La diferencia frente a otros SoC ARM no estaría tanto en los números, sino en la filosofía:
- Apple Silicon busca equilibrio extremo en un ecosistema cerrado.
- Snapdragon X es CPU-first: productividad, eficiencia y NPU.
- NVIDIA N1/N1X sería GPU-first: el portátil gira alrededor de la aceleración.
No sería un Snapdragon con mejor GPU. Sería un portátil pensado desde la idea de que la GPU manda y la CPU acompaña.
¿Qué tipo de portátiles tienen sentido con estos chips?
Este movimiento no parece pensado para el portátil genérico. Tiene sentido en una categoría muy concreta: portátiles profesionales que necesitan potencia sostenida sin sacrificar autonomía.
Hablamos de creación de contenido, desarrollo técnico o cargas de IA local, donde la aceleración gráfica marca la diferencia y la arquitectura de la CPU pasa a segundo plano.
En cambio, no encaja —al menos de inicio— como sustituto del portátil familiar o como gaming laptop tradicional orientado a compatibilidad total con Steam.

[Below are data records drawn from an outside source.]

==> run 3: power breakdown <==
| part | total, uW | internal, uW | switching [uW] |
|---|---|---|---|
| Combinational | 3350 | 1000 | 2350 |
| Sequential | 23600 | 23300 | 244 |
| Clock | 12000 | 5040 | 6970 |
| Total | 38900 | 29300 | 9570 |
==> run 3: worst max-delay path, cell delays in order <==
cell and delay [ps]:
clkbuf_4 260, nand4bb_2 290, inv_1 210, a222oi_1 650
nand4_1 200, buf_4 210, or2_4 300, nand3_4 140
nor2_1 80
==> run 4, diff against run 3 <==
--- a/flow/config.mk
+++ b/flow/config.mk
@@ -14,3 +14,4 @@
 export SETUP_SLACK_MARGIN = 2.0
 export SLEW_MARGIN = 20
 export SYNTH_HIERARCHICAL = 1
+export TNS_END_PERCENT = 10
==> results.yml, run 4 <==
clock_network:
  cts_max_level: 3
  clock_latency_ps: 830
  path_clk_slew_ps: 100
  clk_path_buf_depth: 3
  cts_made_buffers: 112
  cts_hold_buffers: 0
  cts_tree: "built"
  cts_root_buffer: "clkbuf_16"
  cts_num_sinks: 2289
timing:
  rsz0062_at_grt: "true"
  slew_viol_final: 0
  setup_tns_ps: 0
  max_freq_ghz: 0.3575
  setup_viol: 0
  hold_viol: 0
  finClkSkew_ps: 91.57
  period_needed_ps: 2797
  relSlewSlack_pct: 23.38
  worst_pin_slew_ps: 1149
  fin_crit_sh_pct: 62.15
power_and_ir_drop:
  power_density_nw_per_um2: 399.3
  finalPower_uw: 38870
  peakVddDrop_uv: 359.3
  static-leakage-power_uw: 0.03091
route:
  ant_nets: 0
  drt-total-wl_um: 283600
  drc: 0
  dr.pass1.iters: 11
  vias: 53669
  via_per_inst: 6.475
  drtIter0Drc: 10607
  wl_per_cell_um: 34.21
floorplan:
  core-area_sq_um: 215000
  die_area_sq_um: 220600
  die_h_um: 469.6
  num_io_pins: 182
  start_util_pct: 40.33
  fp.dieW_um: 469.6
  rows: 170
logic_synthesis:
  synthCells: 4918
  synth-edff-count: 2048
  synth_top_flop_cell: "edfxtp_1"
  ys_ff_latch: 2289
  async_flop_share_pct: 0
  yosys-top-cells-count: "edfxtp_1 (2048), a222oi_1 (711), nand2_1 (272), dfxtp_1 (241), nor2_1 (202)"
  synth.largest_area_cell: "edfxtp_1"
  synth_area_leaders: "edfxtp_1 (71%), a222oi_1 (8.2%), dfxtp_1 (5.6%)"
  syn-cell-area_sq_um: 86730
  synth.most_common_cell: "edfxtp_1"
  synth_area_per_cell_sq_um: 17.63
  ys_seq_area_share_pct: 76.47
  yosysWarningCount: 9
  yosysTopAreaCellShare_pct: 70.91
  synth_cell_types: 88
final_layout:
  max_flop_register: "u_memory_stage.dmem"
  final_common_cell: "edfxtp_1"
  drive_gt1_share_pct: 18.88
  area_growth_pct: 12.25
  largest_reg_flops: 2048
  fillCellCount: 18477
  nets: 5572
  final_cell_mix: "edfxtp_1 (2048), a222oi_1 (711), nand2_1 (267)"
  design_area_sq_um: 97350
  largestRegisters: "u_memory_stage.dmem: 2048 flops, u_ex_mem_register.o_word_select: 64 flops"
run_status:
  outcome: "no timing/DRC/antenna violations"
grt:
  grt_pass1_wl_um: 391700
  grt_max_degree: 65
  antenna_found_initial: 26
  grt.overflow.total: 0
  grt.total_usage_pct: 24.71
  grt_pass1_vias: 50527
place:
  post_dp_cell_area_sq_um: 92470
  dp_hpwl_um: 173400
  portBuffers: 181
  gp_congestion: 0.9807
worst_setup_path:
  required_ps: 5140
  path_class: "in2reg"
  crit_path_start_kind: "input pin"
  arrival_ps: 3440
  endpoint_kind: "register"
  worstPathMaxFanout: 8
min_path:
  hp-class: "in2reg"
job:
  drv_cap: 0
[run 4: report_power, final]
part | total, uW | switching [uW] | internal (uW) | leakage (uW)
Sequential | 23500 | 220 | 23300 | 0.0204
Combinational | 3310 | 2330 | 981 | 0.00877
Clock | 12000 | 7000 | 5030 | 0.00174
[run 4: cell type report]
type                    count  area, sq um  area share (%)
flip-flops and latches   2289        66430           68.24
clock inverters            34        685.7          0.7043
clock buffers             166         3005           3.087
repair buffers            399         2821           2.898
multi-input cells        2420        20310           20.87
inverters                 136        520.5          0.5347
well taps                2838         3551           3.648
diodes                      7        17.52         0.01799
What follows belongs to an exercise in optimizing a design on an open flow for small area; a production flow would make more cautious choices.
In this exercise RTL edits were held to simulation tests only and were not proved equivalent to the original.
No activity file was given, so power comes from the tool's default toggle rates. No driver is modelled on the clock port, so clocking that relies on it looks cheaper here than on a real chip.

**flow/design.v**
```verilog
module parity_mem #(
   parameter int unsigned DATA_W    = 8,
   parameter int unsigned ADDR_W    = 16,
   parameter int unsigned DEPTH     = 256,
   parameter int unsigned READ_LAT  = 1,
   parameter int unsigned ERR_CNT_W = 8
) (
   input  logic                 clk,
   input  logic                 rst_n,
   input  logic                 write,
   input  logic                 read,
   input  logic                 inject_err,
   input  logic                 err_clr,
   input  logic [DATA_W-1:0]    data_in,
   input  logic [ADDR_W-1:0]    address,
   output logic [DATA_W:0]      data_out,
   output logic                 rd_valid,
   output logic                 par_err,
   output logic                 addr_err,
   output logic [ERR_CNT_W-1:0] err_cnt
);
   localparam int unsigned NROW = 256;
   localparam int unsigned W    = DATA_W + 1;    
   logic               in_range;
   logic [15:0]        hi_rd;      
   logic [15:0]        hi_wr_n;    
   logic [15:0]        lo;         
   logic [15:0]        lo_n;
   logic [NROW-1:0]    we_row;
   logic [NROW-1:0]    rsel;
   logic [NROW-1:0]    written_d;
   logic [NROW-1:0]    written_q;
   logic [W-1:0]       mem [NROW];
   logic [NROW-1:0]    col [W];
   logic [W-1:0]       word;
   logic [DATA_W-1:0]  dout_q;
   logic               err_q;
   logic               rd_valid_q;
   logic               addr_err_q;
   logic [ERR_CNT_W-1:0] err_cnt_q;
   assign in_range = ~|address[ADDR_W-1:8];
   always_comb begin
      for (int i = 0; i < 16; i++) begin
         hi_rd[i]   = in_range & (address[7:4] == 4'(i));
         hi_wr_n[i] = ~(write & in_range & (address[7:4] == 4'(i)));
         lo[i]      = (address[3:0] == 4'(i));
         lo_n[i]    = ~lo[i];
      end
   end
   for (genvar r = 0; r < NROW; r++) begin : g_row
      pm_nor2 u_we   (.a(hi_wr_n[r/16]), .b(lo_n[r%16]), .y(we_row[r]));
      pm_or2  u_wf   (.a(written_q[r]), .b(we_row[r]), .y(written_d[r]));
      pm_and3 u_rsel (.a(hi_rd[r/16]), .b(lo[r%16]), .c(written_q[r]), .y(rsel[r]));
      always_ff @(posedge clk) begin
         if (we_row[r]) mem[r] <= {inject_err, data_in};
      end
      always_ff @(posedge clk or negedge rst_n) begin
         if (!rst_n) written_q[r] <= 1'b0;
         else        written_q[r] <= written_d[r];
      end
      for (genvar b = 0; b < W; b++) begin : g_bit
         assign col[b][r] = mem[r][b];
      end
   end
   for (genvar b = 0; b < W; b++) begin : g_col
      pm_sel256 u_sel (.sel(rsel), .d(col[b]), .y(word[b]));
   end
   always_ff @(posedge clk) begin
      dout_q <= word[DATA_W-1:0];
      err_q  <= word[DATA_W];
   end
   always_ff @(posedge clk or negedge rst_n) begin
      if (!rst_n) begin
         rd_valid_q <= 1'b0;
         addr_err_q <= 1'b0;
      end else begin
         rd_valid_q <= read & ~write;
         addr_err_q <= (read | write) & ~in_range;
      end
   end
   assign par_err = rd_valid_q & err_q;
   always_ff @(posedge clk or negedge rst_n) begin
      if (!rst_n) begin
         err_cnt_q <= '0;
      end else if (err_clr) begin
         err_cnt_q <= ERR_CNT_W'(par_err);
      end else if (par_err && (err_cnt_q != '1)) begin
         err_cnt_q <= err_cnt_q + 1'b1;
      end
   end
   assign data_out = {(^dout_q) ^ err_q, dout_q};
   assign rd_valid = rd_valid_q;
   assign addr_err = addr_err_q;
   assign err_cnt  = err_cnt_q;
endmodule
module pm_sel256 (
   input  logic [255:0] sel,
   input  logic [255:0] d,
   output logic         y
);
   logic [85:0] l1;
   logic [21:0] l2;
   logic [5:0]  l3;
   logic [1:0]  l4;
   for (genvar i = 0; i < 84; i++) begin : g_l1
      pm_aoi222 u (.a1(sel[3*i]),   .a2(d[3*i]),
                   .b1(sel[3*i+1]), .b2(d[3*i+1]),
                   .c1(sel[3*i+2]), .c2(d[3*i+2]), .y(l1[i]));
   end
   pm_aoi22 u_l1a (.a1(sel[252]), .a2(d[252]), .b1(sel[253]), .b2(d[253]), .y(l1[84]));
   pm_aoi22 u_l1b (.a1(sel[254]), .a2(d[254]), .b1(sel[255]), .b2(d[255]), .y(l1[85]));
   for (genvar i = 0; i < 21; i++) begin : g_l2
      pm_nand4 u (.a(l1[4*i]), .b(l1[4*i+1]), .c(l1[4*i+2]), .d(l1[4*i+3]), .y(l2[i]));
   end
   pm_nand2 u_l2 (.a(l1[84]), .b(l1[85]), .y(l2[21]));
   for (genvar i = 0; i < 5; i++) begin : g_l3
      pm_nor4 u (.a(l2[4*i]), .b(l2[4*i+1]), .c(l2[4*i+2]), .d(l2[4*i+3]), .y(l3[i]));
   end
   pm_nor2 u_l3 (.a(l2[20]), .b(l2[21]), .y(l3[5]));
   pm_nand3 u_l4a (.a(l3[0]), .b(l3[1]), .c(l3[2]), .y(l4[0]));
   pm_nand3 u_l4b (.a(l3[3]), .b(l3[4]), .c(l3[5]), .y(l4[1]));
   pm_or2   u_l5  (.a(l4[0]), .b(l4[1]), .y(y));
endmodule
module pm_aoi222 (input logic a1, a2, b1, b2, c1, c2, output logic y);
   assign y = ~((a1 & a2) | (b1 & b2) | (c1 & c2));
endmodule
module pm_aoi22 (input logic a1, a2, b1, b2, output logic y);
   assign y = ~((a1 & a2) | (b1 & b2));
endmodule
module pm_nand4 (input logic a, b, c, d, output logic y);
   assign y = ~(a & b & c & d);
endmodule
module pm_nand3 (input logic a, b, c, output logic y);
   assign y = ~(a & b & c);
endmodule
module pm_nand2 (input logic a, b, output logic y);
   assign y = ~(a & b);
endmodule
module pm_nor4 (input logic a, b, c, d, output logic y);
   assign y = ~(a | b | c | d);
endmodule
module pm_nor2 (input logic a, b, output logic y);
   assign y = ~(a | b);
endmodule
module pm_or2 (input logic a, b, output logic y);
   assign y = a | b;
endmodule
module pm_and3 (input logic a, b, c, output logic y);
   assign y = a & b & c;
endmodule
```
From an optimization exercise on the open Yosys and OpenROAD flow, aimed at small area, a short achievable clock period and few clock cycles; shortcuts taken in it are not production practice.
Only simulation tests tie the RTL to the original design; equivalence was not proved.
Power and IR drop assume default switching activity.

### flow/flow/run.sh
#!/bin/bash
# The standard layout (the standard.sh: ORFS synthesis through finish), with two knobs
# changed: ports are buffered with buf_4 instead of the cell buffer_ports picks by default, and
# repair_timing aims for a setup slack of 10.45 ns at the design's 15 ns clock.
# Each run's full output goes to flow_make.log in the work folder.
set -euo pipefail
bash standard.sh SETUP_SLACK_MARGIN=10.45 "BUFFER_PORTS_ARGS=-buffer_cell sky130_fd_sc_hd__buf_4" finish > flow_make.log 2>&1
### flow/standard.sh
#!/bin/bash
# synth_recipe.tcl (not shown) runs the flow's synth.tcl, then flattens the netlist and writes it again
# the make line also repeats each setting of config.mk as NAME=value (left out here)
make -C /OpenROAD-flow-scripts/flow DESIGN_CONFIG=/design/flow/config.mk WORK_HOME=/design/flow/orfs CLKGATE_MAP_FILE= SYNTH_SCRIPT=/design/flow/synth_recipe.tcl "${@:-finish}"
### flow/config.mk
export PLATFORM = sky130hd
export DESIGN_NAME = gap_fc_top
export DESIGN_NICKNAME = gap_fc_top
export VERILOG_FILES = /design/flow/design.v
export SDC_FILE = /design/flow/constraint.sdc
export NUM_CORES = 4
export LEC_CHECK = 0
export CAP_MARGIN = 50
export CORE_MARGIN = 2
export CORE_UTILIZATION = 40
export CTS_CLUSTER_DIAMETER = 120
export CTS_CLUSTER_SIZE = 22
export SLEW_MARGIN = 70
### flow/constraint.sdc
create_clock -name core_clock -period 15.0 [get_ports {clk}]
set_input_delay 3.0000 -clock core_clock [delete_from_list [all_inputs] [get_ports {clk}]]
set_output_delay 3.0000 -clock core_clock [all_outputs]
set_load 0.01 [all_outputs]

Windows on ARM: el mayor riesgo… y la mayor oportunidad
Todo este planteamiento depende inevitablemente de Windows on ARM. La compatibilidad sigue siendo irregular en ciertos escenarios, especialmente con software legacy o herramientas muy ancladas en x86.
Sin embargo, muchos flujos modernos dependen más del driver y del stack gráfico que del tipo de CPU. Si NVIDIA decide apostar fuerte por drivers ARM con paridad real respecto a x86, Windows on ARM deja de ser solo “eficiente” para empezar a ser interesante.
¿Estamos ante el inicio del gaming en ARM?
Aquí conviene frenar el hype. La potencia por sí sola no crea un ecosistema. Pero sí puede desbloquearlo.
Si NVIDIA ofrece drivers ARM completos, soporte real para DirectX 12 y Vulkan, y herramientas familiares para los estudios, el gaming en ARM deja de ser anecdótico. No es casualidad que incluso herramientas como 3DMark ya contemplen escenarios específicos para Windows on ARM.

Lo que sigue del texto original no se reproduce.